Inspired by Weber, the emphasis is put on the idiographic nature of the expert’s work, rather than on its nomothetic nature. Indeed, our goal is not simply to “discover” laws or make predictions in order to explain a certain phenomenon. More importantly, we seek to understand it by giving meaning to actions. We can most certainly draw on principles of natural science. By solely relying on them, however, we would be compromising our ability to understand the importance of human behaviour in its varying historical contexts. As Flyvbjerg so eloquently puts it, “The task of phronetic social science is to clarify and deliberate about the problems and risks we face and to outline how things may be done differently, in full knowledge that we cannot find ultimate answers to these questions or even a single version of what these questions are.” (Flyvbjerg 140)
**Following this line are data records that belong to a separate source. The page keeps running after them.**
## src/gcmcr_pkg.sv

```systemverilog
// Shared constants for the channel-1 gain calibration and map checksum slice
package gcmcr_pkg;

  // Bus geometry: each register takes one aligned 32-bit word
  localparam int AVS_ADDR_W = 8;
  localparam int AVS_DATA_W = 32;
  localparam int AVS_BE_W   = 4;
  localparam int REG_W      = 16;
  localparam int IDX_W      = 6;
  localparam int IDX_LSB    = 2;    // Byte address is four times the register index

  // Register indices as printed in the map
  localparam logic [5:0] IDX_GAIN_UPPER = 6'h11;
  localparam logic [5:0] IDX_GAIN_LOWER = 6'h12;
  localparam logic [5:0] IDX_CHECKSUM   = 6'h3E;
  localparam logic [5:0] IDX_RESERVED   = 6'h3F;

  // Gain value layout: unsigned fraction, full scale just below 2.0
  localparam int GAIN_W        = 24;
  localparam int GAIN_FRAC_W   = 23;  // One integer bit, 23 fraction bits
  localparam int GAIN_HIGH_POS = 8;   // Upper word holds gain [23:8]
  localparam int GAIN_LOW_W    = 8;   // Lower word holds gain [7:0]
  localparam int GAIN_LOW_POS  = 8;   // ... in bits [15:8] of the lower word

  // Reset values
  localparam logic [15:0] RST_GAIN_UPPER = 16'h8000;
  localparam logic [7:0]  RST_GAIN_LOW   = 8'h00;
  localparam logic [15:0] RST_CHECKSUM   = 16'h0000;
  localparam logic [15:0] RST_RESERVED   = 16'h0000;
  localparam logic [7:0]  RSVD_LOW_BYTE  = 8'h00;
  localparam logic [31:0] UNMAPPED_READ  = 32'h0000_0000;

  // Checksum polynomial and seed
  localparam logic [15:0] CRC_POLY = 16'h1021;
  localparam logic [15:0] CRC_SEED = 16'hFFFF;
  localparam int          CRC_IN_W = 40;

  // Bus handshake states
  typedef enum logic [0:0] {
    ST_IDLE,
    ST_ACK
  } gcmcr_bus_state_e;

endpackage : gcmcr_pkg

```

## src/gcmcr_crc.sv

```systemverilog
`timescale 1ns/1ps
// Checksum over the stored map contents, bit-serial CRC unrolled in one cycle
module gcmcr_crc #(
  parameter int DATA_W = gcmcr_pkg::CRC_IN_W
) (
  input  wire logic [DATA_W-1:0] data,
  output logic      [15:0]       crc
);

  // Shift one bit at a time, most significant bit first
  always_comb begin
    logic [15:0] acc;
    logic        fb;
    acc = gcmcr_pkg::CRC_SEED;
    fb  = 1'b0;
    for (int i = DATA_W - 1; i >= 0; i--) begin
      fb  = acc[15] ^ data[i];
      acc = {acc[14:0], 1'b0};
      if (fb) begin
        acc = acc ^ gcmcr_pkg::CRC_POLY;
      end
    end
    crc = acc;
  end

endmodule : gcmcr_crc

```

## src/gcmcr_regs.sv

```systemverilog
// Decided for this implementation: the Avalon-MM interface to the registers.
`timescale 1ns/1ps
// Function
// - Upper gain word holds gain bits 23..8, all sixteen bits read and write.
// - Lower gain word holds gain bits 7..0 high; low byte reads zero, ignores writes.
// - Combined 24-bit gain is an unsigned fraction from zero to just under two.
// - Upper gain word at index 11h resets to 8000h, unity gain.
// - Lower gain word at index 12h resets to 0000h.
// - Read-only checksum word at index 3Eh reports the map checksum; writes ignored.
// - Checksum word reads 0000h straight after reset.
module gcmcr_regs #(
  parameter int ADDR_W = gcmcr_pkg::AVS_ADDR_W
) (
  input  wire logic                            core_clk,
  input  wire logic                            rst,
  input  wire logic [ADDR_W-1:0]               address,
  input  wire logic                            read,
  input  wire logic                            write,
  input  wire logic [gcmcr_pkg::AVS_DATA_W-1:0] writedata,
  input  wire logic [gcmcr_pkg::AVS_BE_W-1:0]   byteenable,
  output logic      [gcmcr_pkg::AVS_DATA_W-1:0] readdata,
  output logic                                 waitrequest,
  output logic      [gcmcr_pkg::GAIN_W-1:0]     gainCorrection,
  output logic      [gcmcr_pkg::REG_W-1:0]      mapChecksum
);

  // Merge write data into a 16-bit word by the two low byte enables
  function automatic logic [15:0] mergeLanes(
    input logic [15:0] oldWord,
    input logic [15:0] newWord,
    input logic [1:0]  lanes
  );
    logic [15:0] res;
    res = oldWord;
    if (lanes[0]) begin
      res[7:0] = newWord[7:0];
    end
    if (lanes[1]) begin
      res[15:8] = newWord[15:8];
    end
    return res;
  endfunction : mergeLanes

  // Register index from a byte address
  function automatic logic [gcmcr_pkg::IDX_W-1:0] regIndex(input logic [ADDR_W-1:0] addr);
    return addr[gcmcr_pkg::IDX_LSB +: gcmcr_pkg::IDX_W];
  endfunction : regIndex

  // Zero-extend one register word onto the read bus
  function automatic logic [gcmcr_pkg::AVS_DATA_W-1:0] widenWord(input logic [gcmcr_pkg::REG_W-1:0] word);
    return {{(gcmcr_pkg::AVS_DATA_W - gcmcr_pkg::REG_W){1'b0}}, word};
  endfunction : widenWord

  // Software view of one register; unmapped indices read as zero
  function automatic logic [gcmcr_pkg::AVS_DATA_W-1:0] readWord(
    input logic [gcmcr_pkg::IDX_W-1:0] index,
    input logic [gcmcr_pkg::REG_W-1:0] upperWord,
    input logic [gcmcr_pkg::REG_W-1:0] lowerWord,
    input logic [gcmcr_pkg::REG_W-1:0] checkWord,
    input logic [gcmcr_pkg::REG_W-1:0] spareWord
  );
    logic [gcmcr_pkg::AVS_DATA_W-1:0] res;
    res = gcmcr_pkg::UNMAPPED_READ;
    unique case (index)
      gcmcr_pkg::IDX_GAIN_UPPER: res = widenWord(upperWord);
      gcmcr_pkg::IDX_GAIN_LOWER: res = widenWord(lowerWord);
      gcmcr_pkg::IDX_CHECKSUM:   res = widenWord(checkWord);
      gcmcr_pkg::IDX_RESERVED:   res = widenWord(spareWord);
      default:                   res = gcmcr_pkg::UNMAPPED_READ;
    endcase
    return res;
  endfunction : readWord

  // Join both stored fields into the unsigned gain, one integer bit
  function automatic logic [gcmcr_pkg::GAIN_W-1:0] joinGain(
    input logic [gcmcr_pkg::REG_W-1:0]      highPart,
    input logic [gcmcr_pkg::GAIN_LOW_W-1:0] lowPart
  );
    return {highPart, lowPart};
  endfunction : joinGain

  // Stored state
  gcmcr_pkg::gcmcr_bus_state_e        state;
  gcmcr_pkg::gcmcr_bus_state_e        next_state;
  logic                               next_waitrequest;
  logic [gcmcr_pkg::AVS_DATA_W-1:0]   next_readdata;
  logic [gcmcr_pkg::REG_W-1:0]        gainHigh;
  logic [gcmcr_pkg::REG_W-1:0]        next_gainHigh;
  logic [gcmcr_pkg::GAIN_LOW_W-1:0]   gainLow;
  logic [gcmcr_pkg::GAIN_LOW_W-1:0]   next_gainLow;
  logic [gcmcr_pkg::REG_W-1:0]        reservedWord;
  logic [gcmcr_pkg::REG_W-1:0]        next_reservedWord;
  logic [gcmcr_pkg::REG_W-1:0]        next_mapChecksum;
  logic [gcmcr_pkg::GAIN_W-1:0]       next_gainCorrection;

  // Decode helpers
  logic [gcmcr_pkg::IDX_W-1:0]        idx;
  logic                               wrTaken;
  logic                               mapWritten;
  logic [gcmcr_pkg::REG_W-1:0]        wrWord;
  logic [gcmcr_pkg::REG_W-1:0]        lowerMerged;
  logic [gcmcr_pkg::REG_W-1:0]        lowerView;
  logic [gcmcr_pkg::REG_W-1:0]        crcValue;

  assign idx     = regIndex(address);
  assign wrWord  = writedata[gcmcr_pkg::REG_W-1:0];
  // A write lands only at the edge where waitrequest is seen low
  assign wrTaken = (state == gcmcr_pkg::ST_ACK) && write;

  // Lower word as software sees it: low byte always zero
  assign lowerView = {gainLow, gcmcr_pkg::RSVD_LOW_BYTE};

  // Bus handshake: one wait cycle, then a single-cycle acknowledge
  always_comb begin
    next_state       = state;
    next_waitrequest = 1'b1;
    next_readdata    = readdata;
    unique case (state)
      gcmcr_pkg::ST_IDLE: begin
        if (read || write) begin
          next_state       = gcmcr_pkg::ST_ACK;
          next_waitrequest = 1'b0;
        end
        if (read) begin
          // Data captured here stands at the acknowledge edge and after
          next_readdata = readWord(idx, gainHigh, lowerView, mapChecksum, reservedWord);
        end
      end
      gcmcr_pkg::ST_ACK: begin
        // Master releases after this edge; never re-acknowledge the same request
        next_state = gcmcr_pkg::ST_IDLE;
      end
    endcase
  end

  always_ff @(posedge core_clk) begin
    if (rst) begin
      state       <= gcmcr_pkg::ST_IDLE;
      waitrequest <= 1'b1;
      readdata    <= gcmcr_pkg::UNMAPPED_READ;
    end else begin
      state       <= next_state;
      waitrequest <= next_waitrequest;
      readdata    <= next_readdata;
    end
  end

  // Register writes; unmapped and read-only targets are dropped silently
  always_comb begin
    next_gainHigh     = gainHigh;
    next_gainLow      = gainLow;
    next_reservedWord = reservedWord;
    lowerMerged       = mergeLanes(lowerView, wrWord, byteenable[1:0]);
    mapWritten        = 1'b0;
    if (wrTaken) begin
      unique case (idx)
        gcmcr_pkg::IDX_GAIN_UPPER: begin
          next_gainHigh = mergeLanes(gainHigh, wrWord, byteenable[1:0]);
          mapWritten    = 1'b1;
        end
        gcmcr_pkg::IDX_GAIN_LOWER: begin
          // Only the upper byte is stored, so low-byte data is lost on purpose
          next_gainLow = lowerMerged[gcmcr_pkg::GAIN_LOW_POS +: gcmcr_pkg::GAIN_LOW_W];
          mapWritten   = 1'b1;
        end
        gcmcr_pkg::IDX_RESERVED: begin
          // Stored as written; software is expected to keep it zero
          next_reservedWord = mergeLanes(reservedWord, wrWord, byteenable[1:0]);
          mapWritten        = 1'b1;
        end
        default: begin
          // Checksum word and unmapped indices keep their state
          mapWritten = 1'b0;
        end
      endcase
    end
  end

  // Checksum computed over the values that will be stored after this edge
  gcmcr_crc #(
    .DATA_W (gcmcr_pkg::CRC_IN_W)
  ) u_crc (
    .data ({next_gainHigh, next_gainLow, next_reservedWord}),
    .crc  (crcValue)
  );

  // Derived outputs: gain for the datapath, checksum held between map writes
  always_comb begin
    next_gainCorrection = joinGain(next_gainHigh, next_gainLow);
    next_mapChecksum    = mapChecksum;
    if (mapWritten) begin
      // Only a map write moves it, so it reads 0000h until the first one
      // Trade-off: software must not trust it before that first write
      next_mapChecksum = crcValue;
    end
  end

  // Stored register words
  always_ff @(posedge core_clk) begin
    if (rst) begin
      gainHigh     <= gcmcr_pkg::RST_GAIN_UPPER;
      gainLow      <= gcmcr_pkg::RST_GAIN_LOW;
      reservedWord <= gcmcr_pkg::RST_RESERVED;
    end else begin
      gainHigh     <= next_gainHigh;
      gainLow      <= next_gainLow;
      reservedWord <= next_reservedWord;
    end
  end

  // Output flops, updated at the same edge as the write that feeds them
  always_ff @(posedge core_clk) begin
    if (rst) begin
      mapChecksum    <= gcmcr_pkg::RST_CHECKSUM;
      gainCorrection <= joinGain(gcmcr_pkg::RST_GAIN_UPPER, gcmcr_pkg::RST_GAIN_LOW);
    end else begin
      mapChecksum    <= next_mapChecksum;
      gainCorrection <= next_gainCorrection;
    end
  end

endmodule : gcmcr_regs

```

## config.mk

```make
export PLATFORM = sky130hd
export DESIGN_NAME = gcmcr_regs
export DESIGN_NICKNAME = d
export VERILOG_FILES = /design/src/gcmcr_pkg.sv /design/src/gcmcr_crc.sv /design/src/gcmcr_regs.sv
export SDC_FILE = /design/constraint.sdc
export NUM_CORES = 1
export LEC_CHECK = 0
export ABC_AREA = 1
export BUFFER_PORTS_ARGS = -buffer_cell sky130_fd_sc_hd__buf_2
export CORE_MARGIN = 2
export CORE_UTILIZATION = 35
export DETAILED_ROUTE_END_ITERATION = 7
export GPL_ROUTABILITY_DRIVEN = 0
export GPL_TIMING_DRIVEN = 1
export HOLD_SLACK_MARGIN = 0.1
export PLACE_DENSITY = 0.7
export SLEW_MARGIN = 20
export SYNTH_ARGS = -nofsm -noshare
export SYNTH_HDL_FRONTEND = slang
export SYNTH_SLANG_ARGS = --single-unit
```

## constraint.sdc

```tcl
create_clock -name core_clk -period 2.7 [get_ports core_clk]
set_input_delay 0.405 -clock core_clk [delete_from_list [all_inputs] [get_ports core_clk]]
set_output_delay 0.405 -clock core_clk [all_outputs]
set_load 0.005 [all_outputs]
```

==> results of run 1 <==
==> kinds of logic after synthesis <==
family	share of synthesized area (%)
AND/OR/NAND/NOR	44.68
buffers and inverters	13.69
AO/OA/AOI/OAI	10.25
multiplexers	0.3719
flip-flops	27.52
other	0.06967
XOR/XNOR	3.417
==> layout make-up <==
cell class | count | area [um2]
clock buffers | 10 | 229.0
clock inverters | 6 | 65.06
fillers | 1136 | 6346
inverters | 135 | 541.8
multi-input cells | 642 | 4554
flip-flops and latches | 74 | 1483
well taps | 188 | 235.2
repair buffers | 232 | 1635
==> registers in the layout (all words and copies together), names as in the netlist <==
register	flops
gainCorrection	2
gainHigh	15
gainLow	7
mapChecksum	16
readdata	16
reservedWord	16
state	1
waitrequest	1
==> power by group through the flow <==
stage	combinational (uW)	clock (uW)	sequential (uW)
after floorplan	273	0	1120
after global placement	395	0	1120
after detailed placement	402	0	1120
after CTS	477	1200	1100
after global routing	617	1250	1100
final	588	1200	1100
==> synth_stat cells <==
library cell | n | area share, %
inv_1 | 111 | 7.7
nor2_2 | 3 | 0.35
nand3_4 | 1 | 0.33
o2111ai_1 | 1 | 0.16
a31oi_1 | 1 | 0.12
or2_1 | 2 | 0.23
xnor2_1 | 10 | 1.6
xor2_1 | 11 | 1.8
clkbuf_1 | 15 | 1.0
nor2_1 | 73 | 5.1
nand2_1 | 262 | 18
buf_6 | 1 | 0.21
nand2_2 | 49 | 5.7
o21ai_2 | 4 | 0.65
nand3_2 | 14 | 2.6
inv_2 | 24 | 1.7
nor2_8 | 1 | 0.37
mux2i_1 | 2 | 0.37
dfxtp_1 | 74 | 28
o21ai_0 | 24 | 2.2
o21ai_1 | 9 | 0.84
a21oi_1 | 28 | 2.6
a221oi_1 | 1 | 0.16
nand3b_1 | 7 | 0.98
conb_1 | 1 | 0.070
o22ai_1 | 14 | 1.6
a22oi_1 | 3 | 0.42
nand2_4 | 6 | 1.3
o221ai_1 | 1 | 0.16
nand4_1 | 9 | 1.0
nand3b_4 | 2 | 0.74
a21oi_2 | 1 | 0.16
nand4_2 | 1 | 0.23
nor3_1 | 1 | 0.093
o211ai_1 | 8 | 1.1
buf_4 | 19 | 2.6
nand3_1 | 75 | 7.0
nor2_4 | 2 | 0.42
buf_2 | 4 | 0.37
==> final timing paths <==
path	from	to	slack, ns
worst min register to register	readdata[1]$_SDFFE_PP0P_	readdata[1]$_SDFFE_PP0P_	0.46
worst min-delay path	read	waitrequest$_SDFF_PP1_	0.31
worst max-delay path	state$_SDFF_PP0_	mapChecksum[7]$_SDFFE_PP0P_	-0.71
worst max register to register	state$_SDFF_PP0_	mapChecksum[7]$_SDFFE_PP0P_	-0.71
==> worst max-delay path, stage by stage (launching register included) <==
cell	delay [ns]
dfxtp_2	0.34
nand2_4	0.09
nor2_8	0.18
buf_6	0.14
buf_6	0.09
nand4_1	0.12
nand2_4	0.20
buf_4	0.15
xor2_1	0.22
nand2_1	0.11
nand2_2	0.16
inv_2	0.08
nand3_2	0.08
nand2_4	0.07
nand2_2	0.09
nand2_4	0.10
nand2_8	0.11
nand2_8	0.08
buf_4	0.14
xnor2_1	0.22
nand3_1	0.13
nand2_2	0.11
nand3_1	0.09
nand2_1	0.11
nor2_1	0.05
==> timing repair <==
| action | 4_1_cts | 5_1_grt |
|---|---|---|
| resized for setup | 154 | 125 |
| buffers inserted | 16 | 25 |
| pin swaps | 44 | 65 |
| hold endpoints to repair | 0 | 0 |
| hold buffers | 0 | 0 |
| setup endpoints to repair | 16 | 16 |
==> through the flow <==
stage	power, uW	hold slack, ns	TNS, ns
after floorplan	1397	0.4618	-0.1283
after global placement	1519	0.4505	-8.155
after detailed placement	1526	0.4522	-9.127
after CTS	2776	0.3083	-3.208
after global routing	2965	0.3304	-10.64
final	2887	0.3097	-8.429
==> metal layers <==
layer  up-vias  wire, um  GRT usage [%]
met5         -         0              0
met4         0      1968          11.57
met3       180      2488          4.174
met2       551     11420          39.29
met1      3254      8642          28.97
li1       3157         -              -
==> key figures, run 1 <==
Route
  • Initial DRT Pass Iterations: 8
  • Routed Antenna Nets: 0
  • Via Count: 7142
  • DR DRC count: 0
  • Final WL: 24.52 mm
  • DR vias/cell: 5.549
  • DR WL/cell: 19.05 um
  • Drt initial violations: 780

Pwr
  • Cell-internal power: 2041 uW
  • P_sw: 845.9 uW
  • Switching portion of total power: 29.30%
  • Pwr dens: 330.2 mW/mm2
  • Comb pwr share: 20.4%
  • Static Leak: 0.004336 uW
  • Sequential Power Share: 38.1%
  • Max IR drop VDD: 0.0003186 V
  • Clock power frac: 41.5%

Floorplan
  • Starting Density: 35.67%
  • Die area: 0.01639 mm2
  • # rows: 45
  • # IOs: 121
  • Die span in x: 128.0 um
  • Die Y: 128.0 um
  • Core Footprint: 0.01509 mm2

STA
  • Max Fclk: 0.2931 GHz
  • Unrepaired setup endpoints after global routing: yes
  • Setup violations, final: 16
  • Max transition margin: 53.76%
  • Post-Route Skew: 0.01212 ns
  • Pins Over Slew Limit: 0
  • Fin crit share: 126.4%
  • Final Critical Period: 3.412 ns
  • Final hold vios: 0
  • Worst slew pin tran: 0.6743 ns
  • Setup WS post-layout: -0.7124 ns

Logic synthesis
  • Synth Cell Area: 0.005383 mm2
  • Synth unique cells: 39
  • #FFs+latches synth: 74
  • Sequential area share after synthesis: 27.52%
  • Yosys warning total: 0
  • Mapped Avg Cell Area: 6.152 um2
  • Mapped Cells: 875

Final layout
  • Commonest non-fill, non-tap cell in the layout: nand2_1
  • Fin area: 0.008743 mm2
  • Final non-filler cell total: 1287
  • Most frequent cells in the layout: nand2_1 (163), buf_4 (132), inv_1 (100)
  • Nets@finish: 1142
  • Core Util, Final: 57.94%
  • Layout overhead on the synthesized area: 62.44%
  • Antenna cell count: 0
  • Layout cell share with drive strength beyond 1: 48.32%

Setup path
  • CP Capture Type: flip-flop
  • Arr. time, crit path: 3.63 ns
  • Critical path class: reg -> reg
  • Worst reg2reg path depth: 24
  • Crit path required time: 2.92 ns
  • Startpoint types: flip-flop
  • CP Max Fanout: 7

GRT
  • Tot GR Track Use: 23.43%
  • First-pass GRT wire length: 30.44 mm
  • Largest net degree at the start of global routing: 48
  • Number of global-route vias before repair: 6049
  • GRT overflow: 0
  • Initial antenna violation count: 0

Run
  • Number of max-cap violations: 0

CTS
  • Number of H-tree levels: 3
  • Clk_lat worst skew: 0.34 ns
  • CTS clk-pin slew, worst paths: 0.06 ns
  • Clock root buffer: clkbuf_16
  • CTS Sinks: 74
  • CTS tree: built
  • CTS max path bufs: 2
  • Total CTS buffers: 9

Run status
  • Failing checks: negative setup slack
  • Status: finished, violations left

Placed design
  • Pre-CTS setup slack: -0.6319 ns
  • Dpl cells: 1230
  • HPWL Detailed: 14.13 mm
  • Area after DPL: 0.006903 mm2
  • PortBufs: 84

Min path
  • WHS Path Cells: 2
  • Hold WC Path Type: in -> reg
(Power assumes the default switching activity.)
==> run 2, diff against run 1 <==
--- a/config.mk
+++ b/config.mk
@@ -14,6 +14,7 @@
 export GPL_TIMING_DRIVEN = 1
 export HOLD_SLACK_MARGIN = 0.1
 export PLACE_DENSITY = 0.7
+export SETUP_SLACK_MARGIN = 0.1
 export SLEW_MARGIN = 20
 export SYNTH_ARGS = -nofsm -noshare
 export SYNTH_HDL_FRONTEND = slang
==> key figures, run 2 (same netlist as run 1, synthesis figures left out) <==
Floorplan
  • Die Y: 128.0 um
  • Starting Density: 35.67%
  • Die area: 0.01639 mm2
  • Die span in x: 128.0 um
  • Core Footprint: 0.01509 mm2
  • # IOs: 121
  • # rows: 45

STA
  • Post-Route Skew: 0.004155 ns
  • Setup violations, final: 16
  • Pins Over Slew Limit: 0
  • Fin Setup TNS: -6.105 ns
  • Final hold vios: 0
  • Setup WS post-layout: -0.4741 ns
  • Max Fclk: 0.3150 GHz
  • Unrepaired setup endpoints after global routing: yes
  • Max transition margin: 42.62%
  • Fin crit share: 117.6%
  • Worst slew pin tran: 0.8517 ns
  • Final Critical Period: 3.174 ns
  • Hold Worst Slack: 0.3168 ns

Final layout
  • Layout overhead on the synthesized area: 51.74%
  • # fillers: 1285
  • Commonest non-fill, non-tap cell in the layout: nand2_1
  • Most frequent cells in the layout: nand2_1 (178), buf_4 (107), inv_1 (101)
  • Final non-filler cell total: 1258
  • Layout cell share with drive strength beyond 1: 43.83%
  • Biggest regs: mapChecksum: 16 flops, readdata: 16 flops, reservedWord: 16 flops
  • Antenna cell count: 0
  • Nets@finish: 1113

CTS
  • CTS tree: built
  • Hold-fix buffers at CTS: 0
  • CTS Sinks: 74
  • Total CTS buffers: 9
  • CTS max path bufs: 2
  • Clock root buffer: clkbuf_16
  • Number of H-tree levels: 3
  • Clk_lat worst skew: 0.34 ns
  • CTS clk-pin slew, worst paths: 0.06 ns

Pwr
  • Max IR drop VDD: 0.0003022 V
  • Static Leak: 0.004109 uW
  • Pwr dens: 368.3 mW/mm2

Min path
  • WHS Path Cells: 2
  • Hold WC Path Type: in -> reg
  • HP Start: read
  • Hold endpoint: waitrequest$_SDFF_PP1_

Setup path
  • Worst path max stage delay: 0.34 ns
  • Startpoint types: flip-flop
  • Reg-to-Reg Start: state$_SDFF_PP0_
  • Reg2reg end: mapChecksum[12]$_SDFFE_PP0P_
  • Crit path required time: 2.93 ns
  • Worst path most repeated cell: nand2_4
  • Arr. time, crit path: 3.40 ns
  • CP max-delay cell: dfxtp_2
  • Critical path class: reg -> reg
  • CP Capture Type: flip-flop
  • Worst reg2reg path depth: 26
  • Flop2flop setup slack: -0.47 ns
  • CP Max Fanout: 5

GRT
  • Largest net degree at the start of global routing: 34
  • Tot GR Track Use: 24.41%
  • Number of global-route vias before repair: 6113
  • Initial antenna violation count: 0
  • GRT overflow: 0
  • First-pass GRT wire length: 31.51 mm

Run status
  • Failing checks: negative setup slack
  • Status: finished, violations left

Placed design
  • Dpl cells: 1225
  • Pre-CTS setup slack: -0.7340 ns
  • HPWL Detailed: 14.43 mm
  • PortBufs: 84

Route
  • DR WL/cell: 16.26 um
  • Initial DRT Pass Iterations: 5
  • DR vias/cell: 5.201
  • DR DRC count: 0
  • Routed Antenna Nets: 0
  • Via Count: 6543
  • Drt initial violations: 643
  • Final WL: 20.46 mm

Run
  • Number of max-cap violations: 0
## run 2: routing by layer
metal | part of all wire, % | vias to the layer above | track usage (%)
met1 | 39 | 2984 | 29.85
li1 | - | 3101 | -
met2 | 48 | 375 | 41.71
met4 | 5.4 | 0 | 12.61
met5 | 0 | - | 0
met3 | 8.4 | 83 | 3.506
## run 2: how the worst max path moves through the flow
stage / start / endpoint / slack, ns / cells after the start
after global placement: address[7] / mapChecksum[6]$_SDFFE_PP0P_ / -0.69 / 30
after floorplan: address[7] / mapChecksum[7]$_SDFFE_PP0P_ / -0.02 / 27
after CTS: state$_SDFF_PP0_ / mapChecksum[6]$_SDFFE_PP0P_ / -0.22 / 26
final: state$_SDFF_PP0_ / mapChecksum[12]$_SDFFE_PP0P_ / -0.47 / 26
after detailed placement: address[7] / mapChecksum[6]$_SDFFE_PP0P_ / -0.73 / 30
after global routing: state$_SDFF_PP0_ / mapChecksum[12]$_SDFFE_PP0P_ / -0.64 / 27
The political scientist, then, should be focused on the status of values and interests in society. It should not be about trying to reduce human experience to a formulaic concept. Rather, we should understand the study of political behaviour as a dialectic between different people, who interpret their lives and roles within society in a variety of ways. To deny these things would be to create a theory that disparages the dynamism of human experience and interpretation. Regardless of the attempts to regularize human behaviour, the fact remains it cannot be completely disassociated from its context.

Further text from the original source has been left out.